Data.
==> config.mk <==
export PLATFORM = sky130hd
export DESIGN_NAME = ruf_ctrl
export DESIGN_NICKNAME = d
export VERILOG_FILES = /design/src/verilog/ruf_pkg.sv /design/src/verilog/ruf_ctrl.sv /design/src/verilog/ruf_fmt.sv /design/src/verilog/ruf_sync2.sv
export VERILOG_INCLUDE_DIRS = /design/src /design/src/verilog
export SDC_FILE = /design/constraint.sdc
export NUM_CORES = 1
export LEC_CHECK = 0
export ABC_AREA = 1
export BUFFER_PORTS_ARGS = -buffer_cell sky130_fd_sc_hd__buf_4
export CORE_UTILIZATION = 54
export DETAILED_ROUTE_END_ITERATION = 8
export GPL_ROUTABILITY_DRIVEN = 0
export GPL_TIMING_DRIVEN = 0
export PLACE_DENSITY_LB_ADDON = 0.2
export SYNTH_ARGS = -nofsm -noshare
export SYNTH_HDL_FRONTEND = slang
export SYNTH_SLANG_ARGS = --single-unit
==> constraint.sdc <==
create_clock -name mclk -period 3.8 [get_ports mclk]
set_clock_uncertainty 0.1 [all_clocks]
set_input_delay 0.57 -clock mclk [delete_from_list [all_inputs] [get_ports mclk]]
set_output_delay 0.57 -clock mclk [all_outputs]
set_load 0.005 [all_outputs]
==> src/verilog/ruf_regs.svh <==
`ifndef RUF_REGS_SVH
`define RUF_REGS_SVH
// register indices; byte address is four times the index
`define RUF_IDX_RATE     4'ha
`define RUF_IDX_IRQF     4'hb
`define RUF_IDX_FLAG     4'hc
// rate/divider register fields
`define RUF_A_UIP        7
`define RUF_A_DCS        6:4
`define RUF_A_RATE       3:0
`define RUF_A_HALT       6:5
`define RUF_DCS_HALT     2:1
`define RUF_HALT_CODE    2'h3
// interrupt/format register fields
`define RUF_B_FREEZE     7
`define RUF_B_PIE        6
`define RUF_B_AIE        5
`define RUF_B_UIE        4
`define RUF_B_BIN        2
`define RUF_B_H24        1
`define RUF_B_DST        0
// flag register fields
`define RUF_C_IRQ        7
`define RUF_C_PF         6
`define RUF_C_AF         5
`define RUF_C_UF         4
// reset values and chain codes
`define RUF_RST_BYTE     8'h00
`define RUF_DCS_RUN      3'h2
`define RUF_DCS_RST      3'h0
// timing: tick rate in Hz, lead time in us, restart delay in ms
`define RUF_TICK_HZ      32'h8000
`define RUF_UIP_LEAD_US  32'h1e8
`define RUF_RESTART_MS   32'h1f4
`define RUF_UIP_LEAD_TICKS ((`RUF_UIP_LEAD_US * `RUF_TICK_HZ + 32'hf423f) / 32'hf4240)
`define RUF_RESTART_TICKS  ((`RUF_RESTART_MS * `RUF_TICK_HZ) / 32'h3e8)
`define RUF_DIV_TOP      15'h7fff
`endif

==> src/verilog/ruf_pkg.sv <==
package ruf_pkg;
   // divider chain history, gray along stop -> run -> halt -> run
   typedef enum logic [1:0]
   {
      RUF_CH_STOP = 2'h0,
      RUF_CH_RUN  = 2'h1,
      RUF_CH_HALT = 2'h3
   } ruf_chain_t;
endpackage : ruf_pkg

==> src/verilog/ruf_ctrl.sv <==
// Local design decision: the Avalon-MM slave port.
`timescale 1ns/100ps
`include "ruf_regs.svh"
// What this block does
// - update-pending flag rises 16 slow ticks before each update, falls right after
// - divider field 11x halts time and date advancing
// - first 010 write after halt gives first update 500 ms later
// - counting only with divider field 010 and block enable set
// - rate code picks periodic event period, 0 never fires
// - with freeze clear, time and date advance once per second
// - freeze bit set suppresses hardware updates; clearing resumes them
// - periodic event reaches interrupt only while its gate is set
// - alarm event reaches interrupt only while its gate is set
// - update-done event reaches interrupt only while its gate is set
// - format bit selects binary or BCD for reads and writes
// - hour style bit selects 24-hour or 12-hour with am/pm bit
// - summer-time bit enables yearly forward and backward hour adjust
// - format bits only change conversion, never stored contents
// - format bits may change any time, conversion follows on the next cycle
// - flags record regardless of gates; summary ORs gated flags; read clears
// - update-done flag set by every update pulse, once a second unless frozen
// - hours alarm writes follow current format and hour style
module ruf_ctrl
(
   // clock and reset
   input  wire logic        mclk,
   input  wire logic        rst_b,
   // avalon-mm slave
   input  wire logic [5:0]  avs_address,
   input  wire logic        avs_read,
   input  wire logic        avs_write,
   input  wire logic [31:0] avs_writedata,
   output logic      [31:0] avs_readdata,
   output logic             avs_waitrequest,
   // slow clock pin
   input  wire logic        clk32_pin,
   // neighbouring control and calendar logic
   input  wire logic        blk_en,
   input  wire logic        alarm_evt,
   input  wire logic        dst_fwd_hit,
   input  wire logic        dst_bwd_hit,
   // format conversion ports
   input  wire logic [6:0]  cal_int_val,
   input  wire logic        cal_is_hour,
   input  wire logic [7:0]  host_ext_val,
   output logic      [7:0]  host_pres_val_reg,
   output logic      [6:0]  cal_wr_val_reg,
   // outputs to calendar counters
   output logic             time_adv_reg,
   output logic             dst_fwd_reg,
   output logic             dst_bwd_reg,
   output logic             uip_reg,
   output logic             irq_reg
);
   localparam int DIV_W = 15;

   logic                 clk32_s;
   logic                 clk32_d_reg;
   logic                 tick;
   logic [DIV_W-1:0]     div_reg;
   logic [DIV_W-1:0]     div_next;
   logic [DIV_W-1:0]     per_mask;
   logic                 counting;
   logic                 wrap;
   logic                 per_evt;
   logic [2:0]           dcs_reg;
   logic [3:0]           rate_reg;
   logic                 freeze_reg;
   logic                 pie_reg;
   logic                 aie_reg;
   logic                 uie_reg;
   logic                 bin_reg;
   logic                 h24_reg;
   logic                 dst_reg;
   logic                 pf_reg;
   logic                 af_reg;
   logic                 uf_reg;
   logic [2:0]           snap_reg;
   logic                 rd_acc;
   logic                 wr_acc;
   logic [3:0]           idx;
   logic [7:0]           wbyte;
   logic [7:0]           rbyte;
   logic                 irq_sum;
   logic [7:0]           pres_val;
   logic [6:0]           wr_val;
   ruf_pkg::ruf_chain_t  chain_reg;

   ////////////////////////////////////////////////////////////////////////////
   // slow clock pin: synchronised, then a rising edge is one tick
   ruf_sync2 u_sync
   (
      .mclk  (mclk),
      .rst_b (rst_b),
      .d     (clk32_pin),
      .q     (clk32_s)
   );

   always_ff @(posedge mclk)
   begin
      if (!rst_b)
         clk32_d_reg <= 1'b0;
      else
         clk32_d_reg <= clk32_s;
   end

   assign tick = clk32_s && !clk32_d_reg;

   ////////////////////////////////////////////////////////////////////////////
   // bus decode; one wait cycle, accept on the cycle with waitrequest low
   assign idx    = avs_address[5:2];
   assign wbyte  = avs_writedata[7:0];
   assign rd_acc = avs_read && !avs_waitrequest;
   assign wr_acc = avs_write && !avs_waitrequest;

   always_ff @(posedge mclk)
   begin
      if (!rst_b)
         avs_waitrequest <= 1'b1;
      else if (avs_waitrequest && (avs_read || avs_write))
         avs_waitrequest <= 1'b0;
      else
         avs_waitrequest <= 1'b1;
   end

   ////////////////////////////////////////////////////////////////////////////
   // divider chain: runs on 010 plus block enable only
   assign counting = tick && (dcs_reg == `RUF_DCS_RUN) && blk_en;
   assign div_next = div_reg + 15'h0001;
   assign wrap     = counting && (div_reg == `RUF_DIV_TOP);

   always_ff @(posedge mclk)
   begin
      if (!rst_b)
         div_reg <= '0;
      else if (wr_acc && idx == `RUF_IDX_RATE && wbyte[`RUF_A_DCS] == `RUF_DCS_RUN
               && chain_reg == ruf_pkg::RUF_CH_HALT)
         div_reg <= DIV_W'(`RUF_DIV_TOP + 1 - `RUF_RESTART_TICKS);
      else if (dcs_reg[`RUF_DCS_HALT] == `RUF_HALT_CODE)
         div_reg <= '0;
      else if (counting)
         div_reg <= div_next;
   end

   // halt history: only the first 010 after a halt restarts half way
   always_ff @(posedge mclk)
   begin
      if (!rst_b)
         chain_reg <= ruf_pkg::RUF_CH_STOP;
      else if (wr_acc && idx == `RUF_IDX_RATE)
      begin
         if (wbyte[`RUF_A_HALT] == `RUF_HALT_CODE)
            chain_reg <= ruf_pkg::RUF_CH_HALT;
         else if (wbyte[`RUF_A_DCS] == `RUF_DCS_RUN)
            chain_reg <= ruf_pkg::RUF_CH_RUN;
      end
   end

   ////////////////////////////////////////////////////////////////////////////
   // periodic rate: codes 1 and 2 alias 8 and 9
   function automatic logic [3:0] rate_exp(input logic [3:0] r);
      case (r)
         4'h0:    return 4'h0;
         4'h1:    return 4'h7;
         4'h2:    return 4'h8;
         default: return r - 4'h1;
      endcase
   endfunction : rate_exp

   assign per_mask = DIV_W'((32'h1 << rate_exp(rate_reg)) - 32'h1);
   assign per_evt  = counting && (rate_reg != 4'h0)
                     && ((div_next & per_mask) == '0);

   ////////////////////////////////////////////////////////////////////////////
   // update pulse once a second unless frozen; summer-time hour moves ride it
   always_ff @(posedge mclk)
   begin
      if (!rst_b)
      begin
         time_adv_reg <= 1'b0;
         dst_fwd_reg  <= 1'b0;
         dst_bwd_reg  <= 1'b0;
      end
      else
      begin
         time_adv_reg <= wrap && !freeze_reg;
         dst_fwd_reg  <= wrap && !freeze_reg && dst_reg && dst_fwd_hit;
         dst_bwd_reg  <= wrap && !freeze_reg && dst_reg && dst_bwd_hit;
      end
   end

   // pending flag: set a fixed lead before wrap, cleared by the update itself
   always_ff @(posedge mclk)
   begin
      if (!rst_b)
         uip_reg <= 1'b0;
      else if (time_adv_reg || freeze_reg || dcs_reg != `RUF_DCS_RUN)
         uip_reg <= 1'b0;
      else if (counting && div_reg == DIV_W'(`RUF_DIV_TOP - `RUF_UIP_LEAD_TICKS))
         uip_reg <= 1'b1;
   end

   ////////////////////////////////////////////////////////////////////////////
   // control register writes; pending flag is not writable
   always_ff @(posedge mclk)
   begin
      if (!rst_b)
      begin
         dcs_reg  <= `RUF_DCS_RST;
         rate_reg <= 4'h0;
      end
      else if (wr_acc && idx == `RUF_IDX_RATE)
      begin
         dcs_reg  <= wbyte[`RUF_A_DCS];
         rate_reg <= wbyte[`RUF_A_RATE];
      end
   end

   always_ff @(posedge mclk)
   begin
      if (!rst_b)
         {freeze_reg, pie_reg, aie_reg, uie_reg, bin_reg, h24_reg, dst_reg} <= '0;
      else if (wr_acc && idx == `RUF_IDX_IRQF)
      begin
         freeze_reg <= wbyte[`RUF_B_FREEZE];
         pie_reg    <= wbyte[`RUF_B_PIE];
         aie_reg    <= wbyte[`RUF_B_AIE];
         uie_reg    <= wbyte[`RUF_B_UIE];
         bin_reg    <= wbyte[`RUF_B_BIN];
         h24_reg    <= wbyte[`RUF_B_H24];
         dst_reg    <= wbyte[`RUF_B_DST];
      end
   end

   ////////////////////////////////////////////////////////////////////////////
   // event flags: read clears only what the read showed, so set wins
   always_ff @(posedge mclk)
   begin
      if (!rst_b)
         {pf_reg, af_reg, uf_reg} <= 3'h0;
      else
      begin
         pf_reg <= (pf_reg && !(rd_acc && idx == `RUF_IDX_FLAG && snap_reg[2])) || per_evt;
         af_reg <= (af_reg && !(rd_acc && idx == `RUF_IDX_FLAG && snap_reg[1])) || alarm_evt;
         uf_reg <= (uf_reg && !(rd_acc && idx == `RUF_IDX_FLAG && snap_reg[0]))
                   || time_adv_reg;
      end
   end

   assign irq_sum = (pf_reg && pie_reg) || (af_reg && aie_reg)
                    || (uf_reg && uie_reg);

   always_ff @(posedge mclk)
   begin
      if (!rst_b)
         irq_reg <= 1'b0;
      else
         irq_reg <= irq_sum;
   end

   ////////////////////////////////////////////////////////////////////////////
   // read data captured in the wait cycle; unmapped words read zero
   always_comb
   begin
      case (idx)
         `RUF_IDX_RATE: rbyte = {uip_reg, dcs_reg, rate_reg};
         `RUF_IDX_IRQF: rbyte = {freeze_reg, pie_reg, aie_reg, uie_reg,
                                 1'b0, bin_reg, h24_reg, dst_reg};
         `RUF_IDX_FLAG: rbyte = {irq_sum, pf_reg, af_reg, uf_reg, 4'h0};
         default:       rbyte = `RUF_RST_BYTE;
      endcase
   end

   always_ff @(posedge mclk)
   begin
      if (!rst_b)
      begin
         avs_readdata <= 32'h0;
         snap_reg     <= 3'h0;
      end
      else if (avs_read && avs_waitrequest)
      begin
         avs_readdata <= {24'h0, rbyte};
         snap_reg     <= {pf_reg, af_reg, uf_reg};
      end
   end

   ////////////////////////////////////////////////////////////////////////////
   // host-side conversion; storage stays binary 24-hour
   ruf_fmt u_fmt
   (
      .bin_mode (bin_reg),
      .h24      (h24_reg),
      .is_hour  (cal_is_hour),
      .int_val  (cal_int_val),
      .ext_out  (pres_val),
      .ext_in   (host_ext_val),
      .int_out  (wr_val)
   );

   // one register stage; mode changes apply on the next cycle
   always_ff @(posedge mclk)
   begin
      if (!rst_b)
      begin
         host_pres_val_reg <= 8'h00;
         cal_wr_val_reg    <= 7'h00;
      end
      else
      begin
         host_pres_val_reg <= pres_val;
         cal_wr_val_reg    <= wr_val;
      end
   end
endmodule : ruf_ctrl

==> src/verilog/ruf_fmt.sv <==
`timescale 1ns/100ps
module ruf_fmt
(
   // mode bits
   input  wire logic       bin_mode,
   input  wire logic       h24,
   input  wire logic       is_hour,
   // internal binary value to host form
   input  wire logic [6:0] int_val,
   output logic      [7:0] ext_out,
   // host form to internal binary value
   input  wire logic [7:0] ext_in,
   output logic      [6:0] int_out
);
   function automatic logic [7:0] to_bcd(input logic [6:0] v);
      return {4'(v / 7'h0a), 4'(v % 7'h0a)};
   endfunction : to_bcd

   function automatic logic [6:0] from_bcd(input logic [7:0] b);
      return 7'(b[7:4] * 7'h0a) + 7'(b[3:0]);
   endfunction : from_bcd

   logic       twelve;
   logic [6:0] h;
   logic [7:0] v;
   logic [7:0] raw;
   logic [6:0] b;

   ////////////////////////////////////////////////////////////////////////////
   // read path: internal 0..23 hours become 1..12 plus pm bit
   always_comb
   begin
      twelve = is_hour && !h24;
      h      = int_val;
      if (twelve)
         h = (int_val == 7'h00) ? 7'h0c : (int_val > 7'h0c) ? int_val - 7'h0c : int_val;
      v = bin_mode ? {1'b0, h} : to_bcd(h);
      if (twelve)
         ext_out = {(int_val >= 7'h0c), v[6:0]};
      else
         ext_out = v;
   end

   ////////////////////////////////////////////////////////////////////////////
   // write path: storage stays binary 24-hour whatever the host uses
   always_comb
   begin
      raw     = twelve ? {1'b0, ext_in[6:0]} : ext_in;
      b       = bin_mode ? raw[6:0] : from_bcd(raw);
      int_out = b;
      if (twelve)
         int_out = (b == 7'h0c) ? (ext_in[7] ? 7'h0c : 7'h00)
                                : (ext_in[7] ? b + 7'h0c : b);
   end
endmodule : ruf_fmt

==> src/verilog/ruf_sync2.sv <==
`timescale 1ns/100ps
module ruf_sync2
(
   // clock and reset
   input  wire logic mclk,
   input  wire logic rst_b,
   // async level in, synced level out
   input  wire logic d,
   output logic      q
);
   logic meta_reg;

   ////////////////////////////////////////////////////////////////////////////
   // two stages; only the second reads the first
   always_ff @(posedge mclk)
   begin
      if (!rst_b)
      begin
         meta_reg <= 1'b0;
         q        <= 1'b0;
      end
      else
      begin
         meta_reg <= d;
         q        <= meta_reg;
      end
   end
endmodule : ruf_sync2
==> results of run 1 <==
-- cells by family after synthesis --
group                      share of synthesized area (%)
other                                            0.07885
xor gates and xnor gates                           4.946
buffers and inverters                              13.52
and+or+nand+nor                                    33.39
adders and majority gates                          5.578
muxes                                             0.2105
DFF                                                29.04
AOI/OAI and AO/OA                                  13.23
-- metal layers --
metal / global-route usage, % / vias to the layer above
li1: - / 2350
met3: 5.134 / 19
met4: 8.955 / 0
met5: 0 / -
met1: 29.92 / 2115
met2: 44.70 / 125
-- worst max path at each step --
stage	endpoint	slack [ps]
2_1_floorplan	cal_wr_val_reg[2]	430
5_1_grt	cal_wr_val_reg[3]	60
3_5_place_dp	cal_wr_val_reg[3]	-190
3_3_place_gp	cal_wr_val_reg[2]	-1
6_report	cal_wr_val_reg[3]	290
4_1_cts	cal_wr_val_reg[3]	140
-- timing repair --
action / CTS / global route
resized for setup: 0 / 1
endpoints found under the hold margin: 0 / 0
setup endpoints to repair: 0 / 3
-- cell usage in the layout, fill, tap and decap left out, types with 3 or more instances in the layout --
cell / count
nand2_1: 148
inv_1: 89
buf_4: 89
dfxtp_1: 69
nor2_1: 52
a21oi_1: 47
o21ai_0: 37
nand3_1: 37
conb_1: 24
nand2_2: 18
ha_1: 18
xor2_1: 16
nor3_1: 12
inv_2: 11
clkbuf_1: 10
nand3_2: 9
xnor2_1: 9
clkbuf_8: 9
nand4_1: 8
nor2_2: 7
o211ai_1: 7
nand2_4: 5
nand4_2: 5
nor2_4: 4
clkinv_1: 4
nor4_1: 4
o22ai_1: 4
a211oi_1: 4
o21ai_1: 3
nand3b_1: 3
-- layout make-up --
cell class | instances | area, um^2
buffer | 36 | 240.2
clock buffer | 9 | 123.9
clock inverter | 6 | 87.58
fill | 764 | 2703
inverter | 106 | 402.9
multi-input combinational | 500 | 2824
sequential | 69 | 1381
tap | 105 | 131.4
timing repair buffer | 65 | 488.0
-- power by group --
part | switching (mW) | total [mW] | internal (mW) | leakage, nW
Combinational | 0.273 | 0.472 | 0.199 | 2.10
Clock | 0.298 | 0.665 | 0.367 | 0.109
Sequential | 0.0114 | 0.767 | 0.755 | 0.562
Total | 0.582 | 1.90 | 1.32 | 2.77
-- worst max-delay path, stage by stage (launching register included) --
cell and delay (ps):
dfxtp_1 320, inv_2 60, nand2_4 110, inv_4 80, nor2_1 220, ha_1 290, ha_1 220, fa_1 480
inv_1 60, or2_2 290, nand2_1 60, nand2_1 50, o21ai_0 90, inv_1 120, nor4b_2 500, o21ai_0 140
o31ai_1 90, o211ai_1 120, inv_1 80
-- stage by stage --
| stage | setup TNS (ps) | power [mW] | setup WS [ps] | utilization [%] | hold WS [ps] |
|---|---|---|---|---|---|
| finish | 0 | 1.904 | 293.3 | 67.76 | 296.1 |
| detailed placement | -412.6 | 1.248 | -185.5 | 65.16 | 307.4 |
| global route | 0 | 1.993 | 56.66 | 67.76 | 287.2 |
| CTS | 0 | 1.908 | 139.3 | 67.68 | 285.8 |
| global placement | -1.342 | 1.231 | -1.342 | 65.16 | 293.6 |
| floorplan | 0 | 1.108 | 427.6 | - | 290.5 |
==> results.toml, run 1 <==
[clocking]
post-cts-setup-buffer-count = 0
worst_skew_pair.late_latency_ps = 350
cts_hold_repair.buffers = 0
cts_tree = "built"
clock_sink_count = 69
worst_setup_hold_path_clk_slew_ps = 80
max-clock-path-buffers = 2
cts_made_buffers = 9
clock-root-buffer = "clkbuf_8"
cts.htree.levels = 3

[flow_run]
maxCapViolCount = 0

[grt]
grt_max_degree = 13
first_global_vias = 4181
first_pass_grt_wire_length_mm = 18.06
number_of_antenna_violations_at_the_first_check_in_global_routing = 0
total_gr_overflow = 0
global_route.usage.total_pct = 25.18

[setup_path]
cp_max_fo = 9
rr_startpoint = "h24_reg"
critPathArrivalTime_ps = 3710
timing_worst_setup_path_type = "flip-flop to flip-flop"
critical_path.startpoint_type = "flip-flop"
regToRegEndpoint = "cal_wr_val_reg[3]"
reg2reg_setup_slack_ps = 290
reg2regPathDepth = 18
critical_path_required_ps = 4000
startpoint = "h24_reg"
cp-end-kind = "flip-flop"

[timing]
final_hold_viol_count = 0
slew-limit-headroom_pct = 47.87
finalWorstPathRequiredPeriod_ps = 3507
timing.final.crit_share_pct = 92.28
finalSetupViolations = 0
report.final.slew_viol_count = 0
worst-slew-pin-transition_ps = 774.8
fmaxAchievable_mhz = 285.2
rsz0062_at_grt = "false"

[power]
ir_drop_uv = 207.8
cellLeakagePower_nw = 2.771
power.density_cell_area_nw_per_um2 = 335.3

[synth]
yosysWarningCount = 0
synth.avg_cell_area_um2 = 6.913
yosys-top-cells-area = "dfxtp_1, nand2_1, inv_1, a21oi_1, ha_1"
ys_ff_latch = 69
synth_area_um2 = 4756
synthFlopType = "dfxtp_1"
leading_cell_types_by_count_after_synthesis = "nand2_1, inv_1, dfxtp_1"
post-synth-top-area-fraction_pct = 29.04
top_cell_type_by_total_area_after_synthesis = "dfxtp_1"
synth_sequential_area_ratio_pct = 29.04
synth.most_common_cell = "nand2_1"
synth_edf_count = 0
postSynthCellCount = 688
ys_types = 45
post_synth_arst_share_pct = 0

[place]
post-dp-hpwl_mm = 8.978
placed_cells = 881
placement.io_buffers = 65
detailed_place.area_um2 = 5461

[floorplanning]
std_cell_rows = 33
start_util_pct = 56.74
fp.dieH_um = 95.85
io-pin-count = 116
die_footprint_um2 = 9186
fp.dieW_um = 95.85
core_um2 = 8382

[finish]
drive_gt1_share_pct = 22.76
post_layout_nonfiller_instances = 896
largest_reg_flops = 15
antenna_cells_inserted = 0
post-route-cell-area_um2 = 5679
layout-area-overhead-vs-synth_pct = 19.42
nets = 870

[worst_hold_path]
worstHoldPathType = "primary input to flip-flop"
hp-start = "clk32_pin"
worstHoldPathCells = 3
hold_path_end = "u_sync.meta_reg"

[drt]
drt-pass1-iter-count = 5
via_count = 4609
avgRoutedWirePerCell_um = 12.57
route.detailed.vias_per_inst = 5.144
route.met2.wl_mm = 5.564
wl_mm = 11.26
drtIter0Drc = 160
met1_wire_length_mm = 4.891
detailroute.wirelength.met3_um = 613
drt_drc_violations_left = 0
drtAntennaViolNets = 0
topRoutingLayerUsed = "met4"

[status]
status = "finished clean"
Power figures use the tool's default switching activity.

Required action. Retype the first line of the entries and every line after it, please, through the line that contains "export DETAILED_ROUTE_END_ITERATION = 8". Add nothing.

Answer for this exercise.
==> config.mk <==
export PLATFORM = sky130hd
export DESIGN_NAME = ruf_ctrl
export DESIGN_NICKNAME = d
export VERILOG_FILES = /design/src/verilog/ruf_pkg.sv /design/src/verilog/ruf_ctrl.sv /design/src/verilog/ruf_fmt.sv /design/src/verilog/ruf_sync2.sv
export VERILOG_INCLUDE_DIRS = /design/src /design/src/verilog
export SDC_FILE = /design/constraint.sdc
export NUM_CORES = 1
export LEC_CHECK = 0
export ABC_AREA = 1
export BUFFER_PORTS_ARGS = -buffer_cell sky130_fd_sc_hd__buf_4
export CORE_UTILIZATION = 54
export DETAILED_ROUTE_END_ITERATION = 8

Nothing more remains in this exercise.